Penurunan harga BBM non-subsidi ini pun menurutnya kewenangan PT Pertamina (Persero), yang akan diikuti oleh perusahaan penjual BBM lainnya. Sementara, untuk BBM subsidi ada di tangan pemerintah.

"Harus pemerintah yang menentukan apakah Premium harus mengalami penurunan atau seperti apa.

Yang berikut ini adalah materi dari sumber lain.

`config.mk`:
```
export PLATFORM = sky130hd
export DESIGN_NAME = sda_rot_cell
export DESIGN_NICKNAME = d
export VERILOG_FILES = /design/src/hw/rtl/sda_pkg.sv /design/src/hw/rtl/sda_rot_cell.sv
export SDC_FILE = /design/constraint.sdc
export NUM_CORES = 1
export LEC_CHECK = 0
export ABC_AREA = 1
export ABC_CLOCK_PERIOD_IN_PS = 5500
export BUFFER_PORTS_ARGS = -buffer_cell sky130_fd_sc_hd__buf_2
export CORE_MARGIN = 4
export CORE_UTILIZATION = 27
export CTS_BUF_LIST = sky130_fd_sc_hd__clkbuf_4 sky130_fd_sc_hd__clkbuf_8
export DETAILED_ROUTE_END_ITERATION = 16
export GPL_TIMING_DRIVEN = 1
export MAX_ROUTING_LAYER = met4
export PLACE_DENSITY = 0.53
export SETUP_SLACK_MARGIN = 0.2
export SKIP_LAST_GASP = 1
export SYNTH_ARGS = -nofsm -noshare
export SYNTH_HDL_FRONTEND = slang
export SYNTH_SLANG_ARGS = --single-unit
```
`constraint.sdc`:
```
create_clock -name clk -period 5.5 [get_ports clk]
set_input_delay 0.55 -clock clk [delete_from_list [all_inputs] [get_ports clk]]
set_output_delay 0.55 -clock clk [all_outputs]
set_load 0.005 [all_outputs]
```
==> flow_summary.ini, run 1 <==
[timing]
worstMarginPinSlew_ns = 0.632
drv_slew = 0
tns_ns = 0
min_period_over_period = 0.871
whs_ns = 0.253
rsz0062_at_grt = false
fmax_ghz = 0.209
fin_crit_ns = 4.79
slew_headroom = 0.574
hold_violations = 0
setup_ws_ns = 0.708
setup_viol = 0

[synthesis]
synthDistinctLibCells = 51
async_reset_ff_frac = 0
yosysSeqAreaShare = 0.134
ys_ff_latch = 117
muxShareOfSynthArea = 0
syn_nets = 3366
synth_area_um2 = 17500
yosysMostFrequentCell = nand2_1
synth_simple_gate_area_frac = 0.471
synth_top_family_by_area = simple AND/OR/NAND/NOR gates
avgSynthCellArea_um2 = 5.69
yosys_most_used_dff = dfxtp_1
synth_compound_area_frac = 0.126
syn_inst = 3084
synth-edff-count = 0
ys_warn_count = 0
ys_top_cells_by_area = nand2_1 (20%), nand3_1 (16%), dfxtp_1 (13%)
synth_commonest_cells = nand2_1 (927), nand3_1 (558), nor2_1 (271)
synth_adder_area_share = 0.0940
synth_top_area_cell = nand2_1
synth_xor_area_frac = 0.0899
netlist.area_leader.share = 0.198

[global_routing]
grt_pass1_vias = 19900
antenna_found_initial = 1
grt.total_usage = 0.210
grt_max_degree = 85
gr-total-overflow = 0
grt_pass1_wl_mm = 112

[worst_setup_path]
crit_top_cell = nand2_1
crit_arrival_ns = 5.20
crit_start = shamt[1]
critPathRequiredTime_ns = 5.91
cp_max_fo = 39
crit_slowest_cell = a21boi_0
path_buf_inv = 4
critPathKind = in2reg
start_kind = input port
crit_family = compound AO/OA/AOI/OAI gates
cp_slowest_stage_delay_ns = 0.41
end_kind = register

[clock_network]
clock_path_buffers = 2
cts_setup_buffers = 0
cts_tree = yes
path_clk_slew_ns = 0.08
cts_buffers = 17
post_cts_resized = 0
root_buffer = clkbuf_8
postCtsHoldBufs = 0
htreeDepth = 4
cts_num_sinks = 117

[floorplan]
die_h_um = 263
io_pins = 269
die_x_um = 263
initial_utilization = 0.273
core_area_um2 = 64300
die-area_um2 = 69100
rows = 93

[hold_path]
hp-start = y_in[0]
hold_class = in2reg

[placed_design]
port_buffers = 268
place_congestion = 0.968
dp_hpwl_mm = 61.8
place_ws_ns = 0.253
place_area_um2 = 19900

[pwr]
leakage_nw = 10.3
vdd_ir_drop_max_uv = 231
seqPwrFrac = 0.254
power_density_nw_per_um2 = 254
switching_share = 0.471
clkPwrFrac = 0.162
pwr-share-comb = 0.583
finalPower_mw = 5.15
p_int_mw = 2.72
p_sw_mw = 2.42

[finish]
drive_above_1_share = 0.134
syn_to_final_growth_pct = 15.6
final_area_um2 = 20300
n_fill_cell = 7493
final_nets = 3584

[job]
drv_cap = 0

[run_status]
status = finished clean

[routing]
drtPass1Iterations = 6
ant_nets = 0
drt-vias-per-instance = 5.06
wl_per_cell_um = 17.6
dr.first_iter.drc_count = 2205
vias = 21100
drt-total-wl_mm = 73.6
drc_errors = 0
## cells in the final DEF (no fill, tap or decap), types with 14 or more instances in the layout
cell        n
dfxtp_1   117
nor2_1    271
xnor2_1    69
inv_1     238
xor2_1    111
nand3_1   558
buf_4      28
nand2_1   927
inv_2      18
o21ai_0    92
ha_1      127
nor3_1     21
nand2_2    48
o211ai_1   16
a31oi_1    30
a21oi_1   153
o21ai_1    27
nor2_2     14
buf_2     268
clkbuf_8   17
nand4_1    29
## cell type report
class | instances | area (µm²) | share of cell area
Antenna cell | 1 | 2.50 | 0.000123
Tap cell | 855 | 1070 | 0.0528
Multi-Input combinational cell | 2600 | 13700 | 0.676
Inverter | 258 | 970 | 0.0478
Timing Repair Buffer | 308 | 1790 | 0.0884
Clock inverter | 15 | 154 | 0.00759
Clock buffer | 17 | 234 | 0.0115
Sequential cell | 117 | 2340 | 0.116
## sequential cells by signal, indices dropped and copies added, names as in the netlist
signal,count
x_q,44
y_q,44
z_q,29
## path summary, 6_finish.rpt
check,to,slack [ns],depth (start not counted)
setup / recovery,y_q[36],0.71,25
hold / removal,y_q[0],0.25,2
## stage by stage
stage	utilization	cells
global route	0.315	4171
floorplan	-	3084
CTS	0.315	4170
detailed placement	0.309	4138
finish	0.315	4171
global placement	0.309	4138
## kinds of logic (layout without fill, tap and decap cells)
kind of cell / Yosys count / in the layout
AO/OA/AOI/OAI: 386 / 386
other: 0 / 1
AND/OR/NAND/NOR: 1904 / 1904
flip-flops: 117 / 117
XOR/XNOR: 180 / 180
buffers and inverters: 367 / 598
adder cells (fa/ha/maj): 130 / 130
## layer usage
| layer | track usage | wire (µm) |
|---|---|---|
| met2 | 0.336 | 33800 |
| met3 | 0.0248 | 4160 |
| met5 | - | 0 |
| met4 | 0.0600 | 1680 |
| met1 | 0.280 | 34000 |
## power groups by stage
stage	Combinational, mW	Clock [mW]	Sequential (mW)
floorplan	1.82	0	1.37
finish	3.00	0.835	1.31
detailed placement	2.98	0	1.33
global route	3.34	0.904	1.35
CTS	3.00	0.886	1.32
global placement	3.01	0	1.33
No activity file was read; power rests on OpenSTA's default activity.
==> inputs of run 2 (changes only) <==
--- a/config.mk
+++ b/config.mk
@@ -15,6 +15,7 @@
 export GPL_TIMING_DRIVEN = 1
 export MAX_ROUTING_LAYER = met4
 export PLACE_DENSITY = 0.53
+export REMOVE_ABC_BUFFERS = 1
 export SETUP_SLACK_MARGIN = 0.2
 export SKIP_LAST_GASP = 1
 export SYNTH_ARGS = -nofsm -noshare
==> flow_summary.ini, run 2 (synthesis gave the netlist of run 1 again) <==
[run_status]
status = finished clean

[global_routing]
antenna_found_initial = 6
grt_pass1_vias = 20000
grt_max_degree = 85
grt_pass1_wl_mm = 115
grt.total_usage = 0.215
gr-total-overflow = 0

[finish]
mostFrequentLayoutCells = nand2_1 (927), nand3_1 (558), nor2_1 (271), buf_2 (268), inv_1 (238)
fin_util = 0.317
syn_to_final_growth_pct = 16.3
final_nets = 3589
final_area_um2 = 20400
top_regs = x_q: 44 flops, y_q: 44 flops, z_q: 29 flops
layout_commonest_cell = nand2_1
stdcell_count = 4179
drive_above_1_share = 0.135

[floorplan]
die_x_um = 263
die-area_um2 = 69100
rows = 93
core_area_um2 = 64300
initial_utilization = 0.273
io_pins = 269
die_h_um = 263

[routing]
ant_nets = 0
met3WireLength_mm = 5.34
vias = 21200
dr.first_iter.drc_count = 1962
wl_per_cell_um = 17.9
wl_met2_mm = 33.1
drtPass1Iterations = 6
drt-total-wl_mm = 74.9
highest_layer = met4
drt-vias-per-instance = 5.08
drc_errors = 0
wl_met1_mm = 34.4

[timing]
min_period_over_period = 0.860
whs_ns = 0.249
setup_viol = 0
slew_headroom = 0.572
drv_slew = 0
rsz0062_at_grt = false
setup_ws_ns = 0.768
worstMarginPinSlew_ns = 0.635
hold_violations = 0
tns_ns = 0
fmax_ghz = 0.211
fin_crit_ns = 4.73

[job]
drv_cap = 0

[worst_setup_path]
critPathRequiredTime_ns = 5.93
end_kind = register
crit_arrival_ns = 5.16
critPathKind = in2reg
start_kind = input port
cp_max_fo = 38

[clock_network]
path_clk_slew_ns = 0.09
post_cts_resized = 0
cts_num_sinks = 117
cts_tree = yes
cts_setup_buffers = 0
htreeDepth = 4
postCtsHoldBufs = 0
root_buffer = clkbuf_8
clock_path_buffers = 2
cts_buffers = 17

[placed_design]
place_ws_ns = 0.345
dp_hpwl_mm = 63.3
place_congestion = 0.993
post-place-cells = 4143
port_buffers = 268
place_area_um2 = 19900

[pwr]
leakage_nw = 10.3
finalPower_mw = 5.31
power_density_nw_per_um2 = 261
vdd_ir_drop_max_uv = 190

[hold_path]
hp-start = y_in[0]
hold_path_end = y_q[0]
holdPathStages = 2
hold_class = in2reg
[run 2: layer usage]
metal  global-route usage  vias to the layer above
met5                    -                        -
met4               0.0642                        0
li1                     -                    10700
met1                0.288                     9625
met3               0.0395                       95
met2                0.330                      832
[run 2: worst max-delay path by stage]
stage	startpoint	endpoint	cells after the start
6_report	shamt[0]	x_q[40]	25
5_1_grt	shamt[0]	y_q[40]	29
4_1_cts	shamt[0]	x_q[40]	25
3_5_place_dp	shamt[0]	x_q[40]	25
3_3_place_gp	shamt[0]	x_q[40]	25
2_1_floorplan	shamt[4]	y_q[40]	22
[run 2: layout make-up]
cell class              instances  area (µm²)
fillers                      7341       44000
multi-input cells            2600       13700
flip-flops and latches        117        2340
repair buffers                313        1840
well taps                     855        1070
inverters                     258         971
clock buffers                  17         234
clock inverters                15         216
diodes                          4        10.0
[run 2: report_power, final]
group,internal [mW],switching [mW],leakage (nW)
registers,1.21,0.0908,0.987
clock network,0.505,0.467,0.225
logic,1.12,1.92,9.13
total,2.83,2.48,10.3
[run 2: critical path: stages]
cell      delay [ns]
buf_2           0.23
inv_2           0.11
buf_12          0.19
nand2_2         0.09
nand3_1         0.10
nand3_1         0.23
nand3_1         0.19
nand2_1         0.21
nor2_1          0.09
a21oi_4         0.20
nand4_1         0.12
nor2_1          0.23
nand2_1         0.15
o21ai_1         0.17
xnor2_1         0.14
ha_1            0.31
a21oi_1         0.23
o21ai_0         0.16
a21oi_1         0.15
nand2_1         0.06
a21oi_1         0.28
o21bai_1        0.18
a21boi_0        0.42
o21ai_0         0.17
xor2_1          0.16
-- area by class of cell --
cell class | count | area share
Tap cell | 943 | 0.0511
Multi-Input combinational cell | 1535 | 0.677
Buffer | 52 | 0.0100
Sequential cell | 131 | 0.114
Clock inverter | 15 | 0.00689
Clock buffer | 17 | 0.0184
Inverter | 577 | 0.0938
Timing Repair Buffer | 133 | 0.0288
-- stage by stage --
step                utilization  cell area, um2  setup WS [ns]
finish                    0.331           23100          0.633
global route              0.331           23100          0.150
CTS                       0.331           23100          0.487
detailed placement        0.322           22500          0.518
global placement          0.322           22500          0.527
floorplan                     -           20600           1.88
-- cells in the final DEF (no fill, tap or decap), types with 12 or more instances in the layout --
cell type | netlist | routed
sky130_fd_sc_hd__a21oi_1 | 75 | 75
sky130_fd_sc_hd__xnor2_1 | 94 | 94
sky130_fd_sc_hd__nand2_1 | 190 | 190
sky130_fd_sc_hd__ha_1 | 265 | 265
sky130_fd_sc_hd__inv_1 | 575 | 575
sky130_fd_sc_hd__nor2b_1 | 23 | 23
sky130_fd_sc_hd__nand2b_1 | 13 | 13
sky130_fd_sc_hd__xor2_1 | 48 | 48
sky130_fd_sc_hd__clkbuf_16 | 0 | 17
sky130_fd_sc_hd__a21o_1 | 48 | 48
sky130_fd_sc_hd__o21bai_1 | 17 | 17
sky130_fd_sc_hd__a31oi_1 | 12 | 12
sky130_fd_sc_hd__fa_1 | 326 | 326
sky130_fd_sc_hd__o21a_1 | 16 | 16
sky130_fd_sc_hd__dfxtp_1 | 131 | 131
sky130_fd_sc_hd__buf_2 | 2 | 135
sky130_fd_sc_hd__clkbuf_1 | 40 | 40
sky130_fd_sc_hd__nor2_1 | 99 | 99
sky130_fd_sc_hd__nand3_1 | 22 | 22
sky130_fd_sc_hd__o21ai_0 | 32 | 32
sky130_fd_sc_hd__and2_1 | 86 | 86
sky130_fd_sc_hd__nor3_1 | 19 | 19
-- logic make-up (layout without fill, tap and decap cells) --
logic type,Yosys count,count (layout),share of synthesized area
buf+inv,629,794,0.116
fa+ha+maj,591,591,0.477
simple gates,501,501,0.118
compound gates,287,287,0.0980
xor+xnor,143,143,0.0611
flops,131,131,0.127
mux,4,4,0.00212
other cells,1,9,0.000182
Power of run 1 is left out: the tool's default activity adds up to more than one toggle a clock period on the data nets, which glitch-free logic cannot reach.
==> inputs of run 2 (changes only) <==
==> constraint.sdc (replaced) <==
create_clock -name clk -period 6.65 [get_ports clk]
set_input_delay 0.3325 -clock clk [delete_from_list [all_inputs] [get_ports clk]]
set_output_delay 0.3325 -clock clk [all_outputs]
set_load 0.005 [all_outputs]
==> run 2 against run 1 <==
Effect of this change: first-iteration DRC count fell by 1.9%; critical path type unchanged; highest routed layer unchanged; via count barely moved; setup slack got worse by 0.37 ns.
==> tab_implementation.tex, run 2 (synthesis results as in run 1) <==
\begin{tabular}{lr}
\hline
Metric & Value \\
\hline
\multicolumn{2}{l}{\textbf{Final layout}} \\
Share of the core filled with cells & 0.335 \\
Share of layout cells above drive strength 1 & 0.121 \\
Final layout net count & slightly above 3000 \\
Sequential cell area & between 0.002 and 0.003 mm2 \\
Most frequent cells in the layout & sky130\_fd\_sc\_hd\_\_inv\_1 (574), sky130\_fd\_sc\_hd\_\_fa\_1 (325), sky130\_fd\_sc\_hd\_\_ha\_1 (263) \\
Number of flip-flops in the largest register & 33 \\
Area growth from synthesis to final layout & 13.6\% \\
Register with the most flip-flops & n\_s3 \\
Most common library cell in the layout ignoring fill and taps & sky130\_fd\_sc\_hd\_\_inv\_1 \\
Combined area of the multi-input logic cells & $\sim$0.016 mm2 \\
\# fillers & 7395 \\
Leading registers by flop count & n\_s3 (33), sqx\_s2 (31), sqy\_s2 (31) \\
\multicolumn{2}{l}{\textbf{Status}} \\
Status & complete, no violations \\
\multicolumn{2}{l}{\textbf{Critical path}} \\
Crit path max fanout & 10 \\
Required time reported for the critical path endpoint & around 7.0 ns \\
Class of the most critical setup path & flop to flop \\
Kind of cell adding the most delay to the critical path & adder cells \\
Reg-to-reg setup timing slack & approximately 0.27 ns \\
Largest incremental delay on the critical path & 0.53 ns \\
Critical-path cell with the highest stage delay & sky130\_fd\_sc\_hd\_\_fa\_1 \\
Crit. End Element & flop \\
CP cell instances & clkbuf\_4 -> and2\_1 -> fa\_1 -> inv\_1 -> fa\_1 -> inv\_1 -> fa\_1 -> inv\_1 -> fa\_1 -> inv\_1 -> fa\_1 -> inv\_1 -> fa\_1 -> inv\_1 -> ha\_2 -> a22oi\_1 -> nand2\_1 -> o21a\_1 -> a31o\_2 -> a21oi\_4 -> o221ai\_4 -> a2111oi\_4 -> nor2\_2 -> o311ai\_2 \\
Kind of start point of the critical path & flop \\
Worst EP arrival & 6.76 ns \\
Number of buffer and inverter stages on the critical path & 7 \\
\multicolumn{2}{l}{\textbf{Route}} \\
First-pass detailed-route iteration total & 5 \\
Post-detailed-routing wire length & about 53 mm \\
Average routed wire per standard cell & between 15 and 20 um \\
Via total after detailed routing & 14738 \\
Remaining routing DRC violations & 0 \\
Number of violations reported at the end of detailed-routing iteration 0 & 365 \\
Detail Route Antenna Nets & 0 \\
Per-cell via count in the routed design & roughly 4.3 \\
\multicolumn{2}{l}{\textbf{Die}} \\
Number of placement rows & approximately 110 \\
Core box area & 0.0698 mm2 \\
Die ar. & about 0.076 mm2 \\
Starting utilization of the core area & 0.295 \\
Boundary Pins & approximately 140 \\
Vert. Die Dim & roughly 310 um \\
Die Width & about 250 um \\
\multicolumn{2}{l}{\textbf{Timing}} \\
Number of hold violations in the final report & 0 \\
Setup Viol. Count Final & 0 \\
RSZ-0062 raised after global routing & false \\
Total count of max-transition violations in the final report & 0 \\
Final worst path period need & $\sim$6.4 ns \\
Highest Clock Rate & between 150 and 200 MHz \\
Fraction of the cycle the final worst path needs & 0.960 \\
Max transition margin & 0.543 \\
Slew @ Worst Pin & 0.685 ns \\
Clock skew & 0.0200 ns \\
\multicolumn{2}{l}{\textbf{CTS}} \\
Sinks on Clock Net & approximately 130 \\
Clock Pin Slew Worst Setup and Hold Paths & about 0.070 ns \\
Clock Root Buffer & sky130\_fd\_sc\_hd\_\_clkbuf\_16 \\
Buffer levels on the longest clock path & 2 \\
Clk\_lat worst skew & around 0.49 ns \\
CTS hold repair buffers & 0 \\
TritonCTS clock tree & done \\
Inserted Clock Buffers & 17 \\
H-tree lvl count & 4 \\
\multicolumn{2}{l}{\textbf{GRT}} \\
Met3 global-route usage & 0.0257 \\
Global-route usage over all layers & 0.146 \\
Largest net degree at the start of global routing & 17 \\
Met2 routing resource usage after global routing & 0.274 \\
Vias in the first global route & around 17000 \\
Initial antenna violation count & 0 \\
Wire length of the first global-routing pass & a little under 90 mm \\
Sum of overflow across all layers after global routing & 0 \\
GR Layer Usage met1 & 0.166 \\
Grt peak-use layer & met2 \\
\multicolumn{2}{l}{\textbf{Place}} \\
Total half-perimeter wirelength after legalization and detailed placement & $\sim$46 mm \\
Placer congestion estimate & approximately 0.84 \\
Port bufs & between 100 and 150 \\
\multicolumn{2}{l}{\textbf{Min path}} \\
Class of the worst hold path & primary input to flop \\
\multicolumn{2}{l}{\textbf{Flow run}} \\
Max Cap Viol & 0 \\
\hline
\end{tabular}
**src/sv/icmp_rc_pkg.sv**
```systemverilog
package icmp_rc_pkg;

  typedef logic [1:0] reply_class_t;

  localparam reply_class_t CLS_OTHER   = 2'd0;
  localparam reply_class_t CLS_EXPIRED = 2'd1;
  localparam reply_class_t CLS_ECHO    = 2'd2;

  localparam logic [7:0] TYPE_ECHO_REPLY    = 8'd0;
  localparam logic [7:0] TYPE_TIME_EXCEEDED = 8'd11;
  localparam logic [7:0] ICMP_HDR_SKIP      = 8'd8;
  localparam logic [7:0] ID_OFFSET          = 8'd4;
  localparam logic [7:0] POS_MAX            = 8'd255;
  localparam logic [3:0] MIN_IHL            = 4'd5;

  function automatic logic [5:0] hdr_len_of(input logic [7:0] b);
    logic [3:0] ihl;
    ihl = b[3:0];
    return (ihl >= MIN_IHL) ? {ihl, 2'b00} : 6'd0;
  endfunction

endpackage

```
**src/sv/icmp_reply_classifier_unit.sv**
```systemverilog
// icmp reply classifier
// in channel: in_pkt_byte / in_last_byte, one byte of a received ipv4
// packet per item, in wire order, under in_valid / in_ready.
// out channel: out_reply_class under out_valid / out_ready, one item per
// packet, issued for the packet's last byte: other, time exceeded quoting
// our probe id, or echo reply carrying our probe id.
// cfg port: cfg_wr_en / cfg_wr_data load the 16-bit probe id; write only
// while no packet is in flight.
// a byte taken is held in the input register and classified from there
// into the output register; out_valid rises there for the packet's last
// byte, unless a pending result stalls that byte in the input register.
// throughput: one byte per cycle unless a last byte waits on a stalled
// result; the single classification pass between the registers sets that figure.
// reset (rst_n low at a clock edge) empties both registers, clears the
// packet state and the probe id to zero.
// when the receiver holds out_ready low with a result pending, a further
// last byte waits in the input register and in_ready drops; other bytes
// keep flowing.
module icmp_reply_classifier_unit (
  input  logic                      clk,
  input  logic                      rst_n,
  input  logic                      in_valid,
  output logic                      in_ready,
  input  logic [7:0]                in_pkt_byte,
  input  logic                      in_last_byte,
  output logic                      out_valid,
  input  logic                      out_ready,
  output icmp_rc_pkg::reply_class_t out_reply_class,
  input  logic                      cfg_wr_en,
  input  logic [15:0]               cfg_wr_data
);

  logic                      s1_valid_r, s1_valid_nxt;
  logic [7:0]                s1_byte_r;
  logic                      s1_last_r;
  logic                      s1_go;

  logic [15:0]               probe_id_r;
  logic [7:0]                byte_pos_r, byte_pos_nxt;
  logic [5:0]                outer_len_r, outer_len_nxt;
  logic [7:0]                icmp_kind_r, icmp_kind_nxt;
  logic [5:0]                inner_len_r, inner_len_nxt;
  logic [7:0]                id_high_r, id_high_nxt;
  icmp_rc_pkg::reply_class_t verdict_r, verdict_nxt;

  logic                      out_valid_r, out_valid_nxt;
  icmp_rc_pkg::reply_class_t out_class_r;

  logic [7:0]                hdr_end;
  logic [7:0]                inner_at;
  logic [7:0]                id_at;
  logic                      id_check;
  icmp_rc_pkg::reply_class_t id_cls;
  icmp_rc_pkg::reply_class_t verdict_upd;

  assign s1_go    = s1_valid_r && (!s1_last_r || !out_valid_r || out_ready);
  assign in_ready = !s1_valid_r || s1_go;

  assign hdr_end  = {2'b00, outer_len_r};
  assign inner_at = hdr_end + icmp_rc_pkg::ICMP_HDR_SKIP;

  // field decode for the byte held in the input register
  always_comb begin
    outer_len_nxt = outer_len_r;
    icmp_kind_nxt = icmp_kind_r;
    inner_len_nxt = inner_len_r;
    id_high_nxt   = id_high_r;
    verdict_upd   = verdict_r;
    id_check      = 1'b0;
    id_at         = hdr_end + icmp_rc_pkg::ID_OFFSET;
    id_cls        = icmp_rc_pkg::CLS_ECHO;

    if (byte_pos_r == 8'd0) begin
      outer_len_nxt = icmp_rc_pkg::hdr_len_of(s1_byte_r);
      verdict_upd   = icmp_rc_pkg::CLS_OTHER;
    end else if (outer_len_r != 6'd0) begin
      if (byte_pos_r == hdr_end) begin
        icmp_kind_nxt = s1_byte_r;
      end else if (byte_pos_r > hdr_end) begin
        if (icmp_kind_r == icmp_rc_pkg::TYPE_ECHO_REPLY) begin
          id_check = 1'b1;
        end else if (icmp_kind_r == icmp_rc_pkg::TYPE_TIME_EXCEEDED) begin
          if (byte_pos_r == inner_at) begin
            inner_len_nxt = icmp_rc_pkg::hdr_len_of(s1_byte_r);
          end else if (byte_pos_r > inner_at && inner_len_r != 6'd0) begin
            id_check = 1'b1;
            id_at    = inner_at + {2'b00, inner_len_r} + icmp_rc_pkg::ID_OFFSET;
            id_cls   = icmp_rc_pkg::CLS_EXPIRED;
          end
        end
      end
    end

    if (id_check) begin
      if (byte_pos_r == id_at) begin
        id_high_nxt = s1_byte_r;
      end else if (byte_pos_r == id_at + 8'd1) begin
        verdict_upd = ({id_high_r, s1_byte_r} == probe_id_r) ? id_cls
                                                            : icmp_rc_pkg::CLS_OTHER;
      end
    end
  end

  // packet state advance
  always_comb begin
    byte_pos_nxt = byte_pos_r;
    verdict_nxt  = verdict_r;
    if (s1_go) begin
      verdict_nxt = verdict_upd;
      if (byte_pos_r != icmp_rc_pkg::POS_MAX) begin
        byte_pos_nxt = byte_pos_r + 8'd1;
      end
      if (s1_last_r) begin
        byte_pos_nxt = 8'd0;
        verdict_nxt  = icmp_rc_pkg::CLS_OTHER;
      end
    end
  end

  always_comb begin
    s1_valid_nxt = s1_valid_r;
    if (in_valid && in_ready) begin
      s1_valid_nxt = 1'b1;
    end else if (s1_go) begin
      s1_valid_nxt = 1'b0;
    end
  end

  always_comb begin
    out_valid_nxt = out_valid_r;
    if (s1_go && s1_last_r) begin
      out_valid_nxt = 1'b1;
    end else if (out_ready) begin
      out_valid_nxt = 1'b0;
    end
  end

  always_ff @(posedge clk) begin
    if (!rst_n) begin
      s1_valid_r  <= 1'b0;
      out_valid_r <= 1'b0;
      probe_id_r  <= 16'd0;
      byte_pos_r  <= 8'd0;
      outer_len_r <= 6'd0;
      icmp_kind_r <= 8'd0;
      inner_len_r <= 6'd0;
      id_high_r   <= 8'd0;
      verdict_r   <= icmp_rc_pkg::CLS_OTHER;
    end else begin
      s1_valid_r  <= s1_valid_nxt;
      out_valid_r <= out_valid_nxt;
      byte_pos_r  <= byte_pos_nxt;
      verdict_r   <= verdict_nxt;
      if (cfg_wr_en) begin
        probe_id_r <= cfg_wr_data;
      end
      if (s1_go) begin
        if (s1_last_r) begin
          outer_len_r <= 6'd0;
          icmp_kind_r <= 8'd0;
          inner_len_r <= 6'd0;
          id_high_r   <= 8'd0;
        end else begin
          outer_len_r <= outer_len_nxt;
          icmp_kind_r <= icmp_kind_nxt;
          inner_len_r <= inner_len_nxt;
          id_high_r   <= id_high_nxt;
        end
      end
    end
  end

  always_ff @(posedge clk) begin
    if (in_valid && in_ready) begin
      s1_byte_r <= in_pkt_byte;
      s1_last_r <= in_last_byte;
    end
    if (s1_go && s1_last_r) begin
      out_class_r <= verdict_upd;
    end
  end

  assign out_valid       = out_valid_r;
  assign out_reply_class = out_class_r;

endmodule

```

Karena khusus Premium, solar industri, dan minyak tanah ini berbeda, kewenangannya bukan di Kementerian ESDM, bahkan mungkin kewenangan Kemenko atau Presiden sendiri yang akan mengumumkan untuk harga Premium," papar Mamit.

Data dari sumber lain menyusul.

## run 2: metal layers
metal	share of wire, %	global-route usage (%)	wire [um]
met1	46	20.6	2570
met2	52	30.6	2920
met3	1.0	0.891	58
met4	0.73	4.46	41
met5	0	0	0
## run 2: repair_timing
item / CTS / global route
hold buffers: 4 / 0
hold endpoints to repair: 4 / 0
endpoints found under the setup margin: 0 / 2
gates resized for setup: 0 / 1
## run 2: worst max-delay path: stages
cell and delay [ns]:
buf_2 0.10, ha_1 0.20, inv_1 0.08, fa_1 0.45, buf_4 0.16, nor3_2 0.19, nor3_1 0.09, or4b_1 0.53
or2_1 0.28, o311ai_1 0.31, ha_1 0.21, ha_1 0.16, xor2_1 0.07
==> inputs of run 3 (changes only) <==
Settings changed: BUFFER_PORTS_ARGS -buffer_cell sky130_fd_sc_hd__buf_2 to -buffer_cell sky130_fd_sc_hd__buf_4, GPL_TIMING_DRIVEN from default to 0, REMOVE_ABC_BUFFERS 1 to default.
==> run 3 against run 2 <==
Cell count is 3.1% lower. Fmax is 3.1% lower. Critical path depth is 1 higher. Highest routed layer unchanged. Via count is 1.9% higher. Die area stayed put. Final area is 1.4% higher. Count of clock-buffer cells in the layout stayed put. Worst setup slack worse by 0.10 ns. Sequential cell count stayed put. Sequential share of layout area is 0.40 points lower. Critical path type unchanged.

Untuk besarannya, ia memprediksi harga Pertamax bisa mencapai level Rp 7.500/liter, sementara Premium Rp 5.500/liter.

"Kalau ICP kita di bulan Maret US$ 34 per barel, saya anggap di bulan April ICP kita di angka US$ 30. Dengan acuan MOPS plus US$ 14, jadi di angka US$ 44, dengan kurs taruhlah Rp 15.500, dengan PPN 10%, margin 10%, dengan PBBKB, mungkin di angka Rp 7.500/liter untuk Pertamax. Ini estimasi saya dengan mengambil ICP yang rata-rata sekarang US$ 30, atau mungkin bisa lebih rendah bulan ini. Ya mungkin di angka Rp 7.500/liter. Kalau untuk Premium plus PPN, di luar margin SPBU, jadi ini harga dasarnya saja jadi sekitar Rp 5.500/liter dengan acuan ICP. Bisa lebih murah saya yakin, karena tergantung harga MOPS," tutup Mamit.